Figure 58: Wholebrain results when selectively contrasting processing of bonobo and macaque vocalizations against human voices. Enhanced brain activity for bonobo (ab) and macaque (cd) compared to human voice (dark blue to green). ac: left hemisphere; bd: right hemisphere. Brain activations (a-d) are independent of low-level acoustic parameters for all species (fundamental frequency ‘F0’ and mean energy of vocalizations). Data corrected for multiple comparisons using FDR at a threshold of p<.05. Hum: human; Chimp: chimpanzee; Bon: bonobo; Mac: macaque.

5.5.1.2. Model 2: Processing of Correctly Categorized Species trials

We computed the same contrasts of interest as in model 1 and observed the enhancement of similar brain regions as above for chimpanzee vocalizations.
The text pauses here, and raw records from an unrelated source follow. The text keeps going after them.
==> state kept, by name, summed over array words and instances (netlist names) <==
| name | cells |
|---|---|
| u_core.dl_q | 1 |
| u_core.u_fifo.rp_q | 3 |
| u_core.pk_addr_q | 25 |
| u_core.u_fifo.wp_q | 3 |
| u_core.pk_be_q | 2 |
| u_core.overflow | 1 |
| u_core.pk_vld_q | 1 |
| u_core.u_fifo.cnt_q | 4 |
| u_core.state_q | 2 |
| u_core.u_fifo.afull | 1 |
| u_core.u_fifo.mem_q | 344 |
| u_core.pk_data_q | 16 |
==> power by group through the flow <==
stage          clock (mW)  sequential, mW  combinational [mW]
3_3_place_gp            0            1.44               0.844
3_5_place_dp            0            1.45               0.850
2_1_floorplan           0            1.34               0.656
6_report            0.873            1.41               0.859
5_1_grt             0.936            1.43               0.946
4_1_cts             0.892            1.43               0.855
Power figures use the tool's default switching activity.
Thus, brain activity specific to

the correct categorization of chimpanzee vocalizations ([chimpanzee hits > human hits, bonobo hits, macaque hits]) was enhanced in IFG bilaterally (see Figure 59 ab). When directly contrasting hits for chimpanzee vs human vocalizations ([chimpanzee hits > human hits]), activity was enhanced in similar regions as mentioned above in bilateral IFG (see Figure 59 cd). Following this, to the exception of the left pars orbitalis, the recognition of macaque calls [macaque hits > human hits]) also led to an increase of hemodynamic responses as described above in bilateral IFG (see Figure 60 cd). On the contrary, the correct categorization of bonobo vocalizations [bonobo hits > human hits] enhanced bilaterally activity in the pars triangularis only (see Figure 60 ab). As in model 1, we found no significant activity in IFG for the correct recognition of bonobo and macaque vocalizations compared to other species’ vocalizations.
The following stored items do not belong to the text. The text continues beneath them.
File: src/flat_wrapper.sv
// flat-port wrapper written by rule: the top's interface ports become plain ports
module vpu_ovi_issue_buffer_flat 
#(
  parameter int DEPTH = 4,
  parameter int SB_W  = 5
)
  (clk, reset_n, occupancy, err, ovi_issue_inst, ovi_issue_sb_id, ovi_issue_scalar_opnd, ovi_issue_vcsr, ovi_issue_vcsr_lmulb2, ovi_issue_valid, ovi_dispatch_sb_id, ovi_dispatch_next_senior, ovi_dispatch_kill, ovi_exe_ready, ovi_issue_credit, ovi_exe_valid, ovi_exe_inst, ovi_exe_sb_id, ovi_exe_scalar_opnd, ovi_exe_vcsr, ovi_exe_vcsr_lmulb2);
  vpu_ovi_issue_buffer_if #(.SB_W(SB_W)) ovi_i ();
  input  logic clk;
  input  logic reset_n;
  output logic [$clog2(DEPTH+1)-1:0] occupancy;
  output logic [1:0] err;
  input wire logic [$bits(ovi_i.issue_inst)-1:0] ovi_issue_inst;
  input wire logic [$bits(ovi_i.issue_sb_id)-1:0] ovi_issue_sb_id;
  input wire logic [$bits(ovi_i.issue_scalar_opnd)-1:0] ovi_issue_scalar_opnd;
  input wire logic [$bits(ovi_i.issue_vcsr)-1:0] ovi_issue_vcsr;
  input wire logic [$bits(ovi_i.issue_vcsr_lmulb2)-1:0] ovi_issue_vcsr_lmulb2;
  input wire logic [$bits(ovi_i.issue_valid)-1:0] ovi_issue_valid;
  input wire logic [$bits(ovi_i.dispatch_sb_id)-1:0] ovi_dispatch_sb_id;
  input wire logic [$bits(ovi_i.dispatch_next_senior)-1:0] ovi_dispatch_next_senior;
  input wire logic [$bits(ovi_i.dispatch_kill)-1:0] ovi_dispatch_kill;
  input wire logic [$bits(ovi_i.exe_ready)-1:0] ovi_exe_ready;
  output wire logic [$bits(ovi_i.issue_credit)-1:0] ovi_issue_credit;
  output wire logic [$bits(ovi_i.exe_valid)-1:0] ovi_exe_valid;
  output wire logic [$bits(ovi_i.exe_inst)-1:0] ovi_exe_inst;
  output wire logic [$bits(ovi_i.exe_sb_id)-1:0] ovi_exe_sb_id;
  output wire logic [$bits(ovi_i.exe_scalar_opnd)-1:0] ovi_exe_scalar_opnd;
  output wire logic [$bits(ovi_i.exe_vcsr)-1:0] ovi_exe_vcsr;
  output wire logic [$bits(ovi_i.exe_vcsr_lmulb2)-1:0] ovi_exe_vcsr_lmulb2;
  assign ovi_i.issue_inst = ovi_issue_inst;
  assign ovi_i.issue_sb_id = ovi_issue_sb_id;
  assign ovi_i.issue_scalar_opnd = ovi_issue_scalar_opnd;
  assign ovi_i.issue_vcsr = ovi_issue_vcsr;
  assign ovi_i.issue_vcsr_lmulb2 = ovi_issue_vcsr_lmulb2;
  assign ovi_i.issue_valid = ovi_issue_valid;
  assign ovi_i.dispatch_sb_id = ovi_dispatch_sb_id;
  assign ovi_i.dispatch_next_senior = ovi_dispatch_next_senior;
  assign ovi_i.dispatch_kill = ovi_dispatch_kill;
  assign ovi_i.exe_ready = ovi_exe_ready;
  assign ovi_issue_credit = ovi_i.issue_credit;
  assign ovi_exe_valid = ovi_i.exe_valid;
  assign ovi_exe_inst = ovi_i.exe_inst;
  assign ovi_exe_sb_id = ovi_i.exe_sb_id;
  assign ovi_exe_scalar_opnd = ovi_i.exe_scalar_opnd;
  assign ovi_exe_vcsr = ovi_i.exe_vcsr;
  assign ovi_exe_vcsr_lmulb2 = ovi_i.exe_vcsr_lmulb2;
  vpu_ovi_issue_buffer #(.DEPTH(DEPTH), .SB_W(SB_W)) u_core (.clk(clk), .reset_n(reset_n), .ovi(ovi_i), .occupancy(occupancy), .err(err));
endmodule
Figure 59: Wholebrain results when selectively contrasting correct categorization of chimpanzee against other species’ vocalizations. Enhanced brain activity for chimpanzee compared to other species’ vocalizations (ab) and chimpanzee calls compared to human voices (cd) (dark red to yellow). ac: left hemisphere; bd: right hemisphere. Brain activations (a-d) are independent of low-level acoustic parameters for all species (fundamental frequency ‘F0’ and mean energy of vocalizations). Data corrected for multiple comparisons FDR at a threshold of p<.05. Hum: human; Chimp: chimpanzee; Bon: bonobo; Mac: macaque.
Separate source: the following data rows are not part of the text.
$ cat src/rtl/cpu_mc_if.sv
// Instruction-fetch request/acknowledge bus between cpu_mc (master) and the instruction memory (slave).
interface cpu_mc_if #(
   parameter int XLEN = 32
);
   logic            imem_req;
   logic [XLEN-1:0] imem_addr;
   logic            imem_ack;
   logic [31:0]     imem_rdata;

   modport master (
      output imem_req,
      output imem_addr,
      input  imem_ack,
      input  imem_rdata
   );

   modport slave (
      input  imem_req,
      input  imem_addr,
      output imem_ack,
      output imem_rdata
   );
endinterface

$ cat src/rtl/cpu_mc.sv
// Multi-cycle MIPS-subset CPU: FETCH/DECODE/EXEC/WB sequencer, 32-entry register file, ALU.
// Define CPU_MC_BRANCH_EN to make BEQ/BNE/J redirect the pc; otherwise they retire as NOPs.
module cpu_mc #(
   parameter logic [31:0] RESET_PC = 32'h0040_0000,
   parameter int          XLEN     = 32
) (
   input  logic            clk_cpu,
   input  logic            reset,
   cpu_mc_if.master        imem,
   output logic            retire,
   output logic [XLEN-1:0] retire_pc,
   output logic            illegal,
   input  logic [4:0]      dbg_adrs,
   output logic [XLEN-1:0] dbg_data
);

   typedef enum logic [2:0] {
      ST_RST_WAIT,
      ST_FETCH,
      ST_DECODE,
      ST_EXEC,
      ST_WB
   } state_t;

   typedef enum logic [2:0] {
      ALU_ADD,
      ALU_SUB,
      ALU_AND,
      ALU_OR,
      ALU_SLT,
      ALU_LUI
   } alu_op_t;

   state_t          r_state;
   state_t          w_state_next;

   logic [XLEN-1:0] r_pc;
   logic [31:0]     r_inst;
   logic [XLEN-1:0] r_a;
   logic [XLEN-1:0] r_b;
   logic [XLEN-1:0] r_imm;
   logic [XLEN-1:0] r_alu;
   logic [XLEN-1:0] r_next_pc;
   logic            r_illegal;
   logic [XLEN-1:0] r_regs [32];

   logic            w_imem_req;
   logic            w_inst_ld;
   logic            w_dec_ld;
   logic            w_exec_ld;
   logic            w_wb;

   logic [5:0]      w_opcode;
   logic [5:0]      w_funct;
   logic [4:0]      w_rs;
   logic [4:0]      w_rt;
   logic [4:0]      w_rd;
   logic [15:0]     w_imm16;

   logic            w_legal;
   logic            w_writes;
   logic            w_zext;
   logic            w_use_imm;
   logic [4:0]      w_dest;
   alu_op_t         w_alu_op;

   logic [XLEN-1:0] w_opb;
   logic [XLEN-1:0] w_alu_res;
   logic [XLEN-1:0] w_pc_plus4;
   logic [XLEN-1:0] w_next_pc;
   logic            w_rf_we;

   assign w_opcode = r_inst[31:26];
   assign w_rs     = r_inst[25:21];
   assign w_rt     = r_inst[20:16];
   assign w_rd     = r_inst[15:11];
   assign w_funct  = r_inst[5:0];
   assign w_imm16  = r_inst[15:0];

   always_ff @(posedge clk_cpu or posedge reset) begin
      if (reset) begin
         r_state <= ST_RST_WAIT;
      end else begin
         r_state <= w_state_next;
      end
   end

   always_comb begin
      w_state_next = r_state;
      w_imem_req   = 1'b0;
      w_inst_ld    = 1'b0;
      w_dec_ld     = 1'b0;
      w_exec_ld    = 1'b0;
      w_wb         = 1'b0;
      case (r_state)
         ST_RST_WAIT: w_state_next = ST_FETCH;
         ST_FETCH: begin
            w_imem_req = 1'b1;
            if (imem.imem_ack) begin
               w_inst_ld    = 1'b1;
               w_state_next = ST_DECODE;
            end
         end
         ST_DECODE: begin
            w_dec_ld     = 1'b1;
            w_state_next = ST_EXEC;
         end
         ST_EXEC: begin
            w_exec_ld    = 1'b1;
            w_state_next = ST_WB;
         end
         ST_WB: begin
            w_wb         = 1'b1;
            w_state_next = ST_FETCH;
         end
         default: w_state_next = ST_RST_WAIT;
      endcase
   end

   // Illegal encodings decode with w_writes=0 so they fall through as NOPs.
   always_comb begin
      w_legal   = 1'b1;
      w_writes  = 1'b0;
      w_zext    = 1'b0;
      w_use_imm = 1'b1;
      w_dest    = w_rt;
      w_alu_op  = ALU_ADD;
      case (w_opcode)
         6'h00: begin
            w_dest    = w_rd;
            w_use_imm = 1'b0;
            w_writes  = 1'b1;
            case (w_funct)
               6'h21:   w_alu_op = ALU_ADD;
               6'h23:   w_alu_op = ALU_SUB;
               6'h24:   w_alu_op = ALU_AND;
               6'h25:   w_alu_op = ALU_OR;
               6'h2A:   w_alu_op = ALU_SLT;
               default: begin
                  w_legal  = 1'b0;
                  w_writes = 1'b0;
               end
            endcase
         end
         6'h09: w_writes = 1'b1;
         6'h0D: begin
            w_writes = 1'b1;
            w_zext   = 1'b1;
            w_alu_op = ALU_OR;
         end
         6'h0F: begin
            w_writes = 1'b1;
            w_alu_op = ALU_LUI;
         end
         6'h02, 6'h04, 6'h05: w_writes = 1'b0;
         default: w_legal = 1'b0;
      endcase
   end

   always_comb begin
      w_opb     = w_use_imm ? r_imm : r_b;
      w_alu_res = '0;
      case (w_alu_op)
         ALU_ADD: w_alu_res = r_a + w_opb;
         ALU_SUB: w_alu_res = r_a - w_opb;
         ALU_AND: w_alu_res = r_a & w_opb;
         ALU_OR:  w_alu_res = r_a | w_opb;
         ALU_SLT: w_alu_res = {{(XLEN-1){1'b0}}, ($signed(r_a) < $signed(w_opb))};
         ALU_LUI: w_alu_res = {r_imm[15:0], 16'h0000};
         default: w_alu_res = '0;
      endcase
   end

   assign w_pc_plus4 = r_pc + 32'd4;

`ifdef CPU_MC_BRANCH_EN
   // r_imm is sign-extended for branch opcodes, so shifting it gives the byte offset.
   always_comb begin
      w_next_pc = w_pc_plus4;
      if (((w_opcode == 6'h04) && (r_a == r_b)) || ((w_opcode == 6'h05) && (r_a != r_b))) begin
         w_next_pc = w_pc_plus4 + {r_imm[XLEN-3:0], 2'b00};
      end else if (w_opcode == 6'h02) begin
         w_next_pc = {w_pc_plus4[31:28], r_inst[25:0], 2'b00};
      end
   end
`else
   assign w_next_pc = w_pc_plus4;
`endif

   always_ff @(posedge clk_cpu or posedge reset) begin
      if (reset) begin
         r_pc      <= RESET_PC;
         r_inst    <= '0;
         r_a       <= '0;
         r_b       <= '0;
         r_imm     <= '0;
         r_alu     <= '0;
         r_next_pc <= '0;
         r_illegal <= 1'b0;
      end else begin
         if (w_inst_ld) begin
            r_inst <= imem.imem_rdata;
         end
         if (w_dec_ld) begin
            r_a   <= r_regs[w_rs];
            r_b   <= r_regs[w_rt];
            r_imm <= w_zext ? {16'h0000, w_imm16} : {{16{w_imm16[15]}}, w_imm16};
         end
         if (w_exec_ld) begin
            r_alu     <= w_alu_res;
            r_next_pc <= w_next_pc;
         end
         if (w_wb) begin
            r_pc <= r_next_pc;
            if (!w_legal) begin
               r_illegal <= 1'b1;
            end
         end
      end
   end

   // Entry 0 is never written, so it reads as zero without a dedicated mux.
   assign w_rf_we = w_wb && w_writes && (w_dest != 5'd0);

   always_ff @(posedge clk_cpu or posedge reset) begin
      if (reset) begin
         for (int i = 0; i < 32; i++) begin
            r_regs[i] <= '0;
         end
      end else if (w_rf_we) begin
         r_regs[w_dest] <= r_alu;
      end
   end

   assign imem.imem_req  = w_imem_req;
   assign imem.imem_addr = r_pc;
   assign retire         = w_wb;
   assign retire_pc      = w_wb ? r_pc : '0;
   assign illegal        = r_illegal;
   assign dbg_data       = r_regs[dbg_adrs];

endmodule

$ cat src/flat_wrapper.sv
// flat-port wrapper written by rule: the top's interface ports become plain ports
module cpu_mc_flat 
#(
   parameter logic [31:0] RESET_PC = 32'h0040_0000,
   parameter int          XLEN     = 32
)
  (clk_cpu, reset, retire, retire_pc, illegal, dbg_adrs, dbg_data, imem_imem_req, imem_imem_addr, imem_imem_ack, imem_imem_rdata);
  cpu_mc_if #(.XLEN(XLEN)) imem_i ();
  input  logic clk_cpu;
  input  logic reset;
  output logic retire;
  output logic [XLEN-1:0] retire_pc;
  output logic illegal;
  input  logic [4:0] dbg_adrs;
  output logic [XLEN-1:0] dbg_data;
  output wire logic [$bits(imem_i.imem_req)-1:0] imem_imem_req;
  output wire logic [$bits(imem_i.imem_addr)-1:0] imem_imem_addr;
  input wire logic [$bits(imem_i.imem_ack)-1:0] imem_imem_ack;
  input wire logic [$bits(imem_i.imem_rdata)-1:0] imem_imem_rdata;
  assign imem_imem_req = imem_i.imem_req;
  assign imem_imem_addr = imem_i.imem_addr;
  assign imem_i.imem_ack = imem_imem_ack;
  assign imem_i.imem_rdata = imem_imem_rdata;
  cpu_mc #(.RESET_PC(RESET_PC), .XLEN(XLEN)) u_core (.clk_cpu(clk_cpu), .reset(reset), .imem(imem_i), .retire(retire), .retire_pc(retire_pc), .illegal(illegal), .dbg_adrs(dbg_adrs), .dbg_data(dbg_data));
endmodule
$ cat config.mk
export PLATFORM = sky130hd
export DESIGN_NAME = cpu_mc_flat
export DESIGN_NICKNAME = d
export VERILOG_FILES = /design/src/rtl/cpu_mc_if.sv /design/src/rtl/cpu_mc.sv /design/src/flat_wrapper.sv
export SDC_FILE = /design/constraint.sdc
export NUM_CORES = 2
export LEC_CHECK = 0
export ABC_AREA = 1
export CAP_MARGIN = 15
export CELL_PAD_IN_SITES_DETAIL_PLACEMENT = 1
export CELL_PAD_IN_SITES_GLOBAL_PLACEMENT = 1
export CORE_MARGIN = 2
export CORE_UTILIZATION = 35
export CTS_BUF_LIST = sky130_fd_sc_hd__clkbuf_8
export DETAILED_ROUTE_END_ITERATION = 8
export PLACE_DENSITY = 0.65
export SYNTH_ARGS = -nofsm -noshare
export SYNTH_HDL_FRONTEND = slang
export SYNTH_SLANG_ARGS = --single-unit
$ cat constraint.sdc
create_clock -name clk_cpu -period 73.8 [get_ports clk_cpu]
set_clock_uncertainty 0.1 [all_clocks]
set_input_delay 14.76 -clock clk_cpu [delete_from_list [all_inputs] [get_ports clk_cpu]]
set_output_delay 14.76 -clock clk_cpu [all_outputs]
set_load 0.03 [all_outputs]
==> out/metrics.yaml <==
run_status:
  status: "finished, final reports clean"
routing:
  wl_per_cell_um: 31.54
  drt_first_pass_iters: 6
  viasPerCell: 6.575
  vias: 101500
  routed_wl_mm: 486.8
  ant_nets: 0
  dr.first_iter.drc_count: 13270
  remaining_drc_errors: 0
yosys:
  synth_fa_ha_area_share_pct: 1.638
  synth-seq-area-share_pct: 36.78
  synth_top_family_by_area: "simple AND/OR/NAND/NOR gates"
  syn-instance-count: 12720
  netlist_area_um2: 84170
  synth_warnings: 0
  synthSimpleGateAreaFrac_pct: 33.16
  async_reset_ff_share_pct: 100.0
  synth_edf_count: 0
  synthFlopType: "dfrtp_1"
  synth.ff_latch_count: 1237
  synth_xor_area_share_pct: 0.2289
  synth-compound-area-share_pct: 20.10
  synthMuxAreaShare_pct: 0.04014
  avgSynthCellArea_um2: 6.620
  syn_nets: 12860
  synth_cell_types: 43
worst_setup_path:
  arrival_ns: 19.66
  crit_type: "primary input to primary output"
  reg2reg_to: "u_core.r_regs[476]"
  crit_top_cell: "o21ai_0"
  r2r_slack_ns: 67.02
  cp_top_family: "buffers and inverters"
  r2r-start: "u_core.r_state[0]"
  cp-start-kind: "primary input"
  crit_path_end_kind: "primary output"
  cp_slowest_stage_delay_ns: 0.90
  cp_num_buf_inv: 4
  worst-path-max-fanout: 145
  reg2reg_depth: 12
  crit_start: "dbg_adrs[0]"
  required_ns: 58.94
  path_cells: "buf_8 -> inv_8 -> buf_4 -> o21ai_0 -> o22ai_1 -> o21ai_0 -> o21ai_0 -> nor2_1 -> a21oi_1 -> clkdlybuf4s50_1"
  slowest_stage: "buf_4"
power_and_ir_drop:
  p_per_area_nw_per_um2: 37.74
  p_leak_uw: 0.04363
  vdd_drop_max_v: 0.00003829
cts:
  cts_made_buffers: 234
  clkSlewWorstSetupHoldPaths_ns: 0.06
  clock_latency_ns: 1.09
  hold_buffers: 0
  root_buffer: "clkbuf_8"
  cts_tree: "built"
  clockBufferDepth: 3
  cts_setup_buffers: 0
  cts_sinks: 1237
  cts_max_level: 4
  cts_resized: 0
timing:
  fin_crit_ns: 34.52
  min_period_over_period_pct: 46.78
  max_slew.worst_pin.slew_ns: 1.328
  fmax_mhz: 28.97
  relSlewSlack_pct: 11.46
  setup_tns_ns: 0
  rsz0062_at_grt: "false"
  setup_viol: 0
  hold_violations: 0
  maxSlewViolCount: 0
grt:
  antenna_found_initial: 34
  grt_max_degree: 204
  grt.overflow.total: 0
  grt_pass1_vias: 99990
  grt_pass1_wl_mm: 703.0
  grt_usage_pct: 38.50
floorplan:
  row_count: 180
  initial_core_util_pct: 35.09
  core_um2: 239900
  ioPinCount: 139
  die_x_um: 494.4
  fp.dieH_um: 494.4
  dieArea_um2: 244400
hold_path:
  worst_hold_path.endpoint: "u_core.r_regs[997]"
  hold-path-cell-count: 0
  hp-start: "u_core.r_regs[997]"
  hold_path_class: "flip-flop to flip-flop"
cells_and_area:
  finish.utilization_pct: 38.32
  fin_nets: 12190
  drive_above_1_share_pct: 5.904
  multi_input_area_um2: 46850
  fillers: 30410
  ff_latch_area_um2: 30990
  area_growth_pct: 9.199
job:
  cap_viol_max_count: 0
placed_design:
  hpwl_mm: 271.8
  place_congestion: 0.9249
  port_buffers: 138
state kept, by name, indices dropped and copies added, names as in the netlist:
name,count
u_core.r_next_pc,32
u_core.r_b,32
u_core.r_alu,32
u_core.r_inst,32
u_core.illegal,1
u_core.r_a,32
u_core.imem.imem_addr,32
u_core.r_imm,17
u_core.r_regs,1024
u_core.r_state,3
area by class of cell:
type	count	share of cell area (%)
Multi-Input combinational cell	9758	50.97
Inverter	433	1.856
Tap cell	3185	4.336
Clock inverter	130	0.9352
Clock buffer	296	4.433
Antenna cell	21	0.05718
Sequential cell	1237	33.72
Timing Repair Buffer	374	3.693
stage by stage:
step / power (µW) / instances / setup slack (ns) / instance area [µm²] / hold WS [ns]
after global routing: 3604 / 15420 / 39.45 / 91870 / 0.3141
final: 3469 / 15430 / 39.28 / 91910 / 0.3054
after floorplan: 1889 / 12720 / 24.09 / 84170 / 0.3439
after global placement: 2600 / 14980 / 39.66 / 86840 / 0.2926
after CTS: 3388 / 15410 / 39.71 / 91790 / 0.3073
after detailed placement: 2650 / 14980 / 39.72 / 86860 / 0.2922
layout by cell type, fill, tap and decap left out, types with 5 or more instances in the layout:
cell type / netlist / layout
a21oi_1: 286 / 286
a22oi_1: 13 / 13
a31oi_1: 53 / 53
a32o_1: 19 / 19
and3_1: 6 / 6
buf_12: 0 / 16
buf_4: 3 / 217
bufinv_16: 0 / 8
clkbuf_8: 0 / 296
clkdlybuf4s50_1: 0 / 133
clkinv_2: 0 / 42
dfrtp_1: 1236 / 1223
dfrtp_2: 0 / 5
dfrtp_4: 0 / 8
diode_2: 0 / 21
ha_1: 107 / 107
inv_1: 422 / 477
inv_2: 7 / 8
inv_6: 0 / 7
inv_8: 0 / 10
nand2_1: 3261 / 3259
nand3_1: 387 / 360
nand3_2: 5 / 25
nand3_4: 0 / 7
nand4_1: 1016 / 1016
nor2_1: 1826 / 1814
nor2_4: 1 / 33
nor3_1: 22 / 21
nor4_1: 14 / 14
o211ai_1: 7 / 7
o21ai_0: 1940 / 1940
o21bai_1: 5 / 5
o221ai_1: 191 / 191
o22ai_1: 530 / 530
or2_2: 7 / 7
xor2_1: 20 / 20
power breakdown:
group | switching [µW] | internal [µW]
registers | 110 | 732
logic | 1440 | 454
clock network | 347 | 389
metal layers:
metal | vias up | track usage (%) | share of wire [%]
li1 | 42110 | - | -
met1 | 50990 | 48.69 | 39
met2 | 6562 | 57.30 | 43
met3 | 1786 | 9.514 | 11
met4 | 18 | 27.29 | 7.8
met5 | - | 0.05871 | 0.026
kinds of logic (layout without fill, tap and decap cells):
logic type	after synthesis	count (layout)
DFF	1237	1237
xor gates and xnor gates	22	22
AOI/OAI and AO/OA	3051	3051
muxes	3	3
and+or+nand+nor	6573	6573
other	0	21
adders and majority gates	109	109
buffers and inverters	1720	1233
cell usage after synthesis, types with 2 or more instances:
| cell | instances | area (µm²) |
|---|---|---|
| nand2_1 | 3261 | 12240 |
| buf_4 | 3 | 22.52 |
| and3_1 | 6 | 37.54 |
| a21oi_1 | 286 | 1431 |
| nand3b_1 | 2 | 15.01 |
| inv_1 | 422 | 1584 |
| ha_1 | 107 | 1339 |
| o211ai_1 | 7 | 52.55 |
| nand3_2 | 5 | 50.05 |
| a32o_1 | 19 | 190.2 |
| dfrtp_1 | 1236 | 30930 |
| nand3_1 | 387 | 1937 |
| a22oi_1 | 13 | 97.59 |
| nor4_1 | 14 | 87.58 |
| clkbuf_1 | 980 | 3679 |
| nor2_1 | 1826 | 6854 |
| o22ai_1 | 530 | 3316 |
| a31oi_1 | 53 | 331.6 |
| buf_1 | 65 | 244.0 |
| nor2_2 | 22 | 137.6 |
| and2_1 | 2 | 12.51 |
| inv_2 | 7 | 26.28 |
| mux2_2 | 3 | 33.78 |
| xnor2_1 | 2 | 17.52 |
| nor3_1 | 22 | 110.1 |
| fa_1 | 2 | 40.04 |
| buf_2 | 238 | 1191 |
| o21ai_0 | 1940 | 9709 |
| o221ai_1 | 191 | 1673 |
| xor2_1 | 20 | 175.2 |
| o21ai_1 | 2 | 10.01 |
| clkinv_1 | 4 | 15.01 |
| o21bai_1 | 5 | 37.54 |
| o21ai_4 | 3 | 48.80 |
| or2_2 | 7 | 43.79 |
| nand4_1 | 1016 | 6356 |
how the worst max path moves through the flow:
| stage | end | slack [ns] | cells past startpoint |
|---|---|---|---|
| 2_1_floorplan | u_core.illegal | 24.09 | 1 |
| 3_3_place_gp | dbg_data[11] | 39.66 | 11 |
| 3_5_place_dp | dbg_data[5] | 39.72 | 10 |
| 4_1_cts | dbg_data[5] | 39.71 | 10 |
| 5_1_grt | dbg_data[9] | 39.45 | 10 |
| 6_report | dbg_data[5] | 39.28 | 10 |
No activity file was read; power rests on OpenSTA's default activity.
Figure 60: Wholebrain results when selectively contrasting correct categorization of bonobo and macaque against other species’ vocalizations. Enhanced brain activity for bonobo (ab) and macaque (cd) vocalizations compared to human voices (dark red to yellow). ac: left hemisphere;

bd: right hemisphere. Brain activations (a-d) are independent of low-level acoustic parameters for all species (fundamental frequency ‘F0’ and mean energy of vocalizations). Data corrected for multiple comparisons using voxel-wise false discovery rate (FDR) at a threshold of p<.05. Hum:

human; Chimp: chimpanzee; Bon: bonobo; Mac: macaque.

5.5.2. Accuracy

As described in Chapter 4, we found significant differences regarding the recognition of the four species by human participants (F(3) = 69.097 p<.001). Participants categorized human

voices more accurately compared to chimpanzee (χ²(1) = 73.337, p<.001), bonobo (χ²(1) = 196.54, p<.001), and macaque vocalizations (χ²(1) = 95.433, p<.001). Participants were also better at categorizing chimpanzee vocalizations compared to bonobo calls (χ²(1) = 29.761, p<.001). Note that the contrast [chimpanzee vs macaque] did not reach significance after Bonferroni correction (see Figure 61).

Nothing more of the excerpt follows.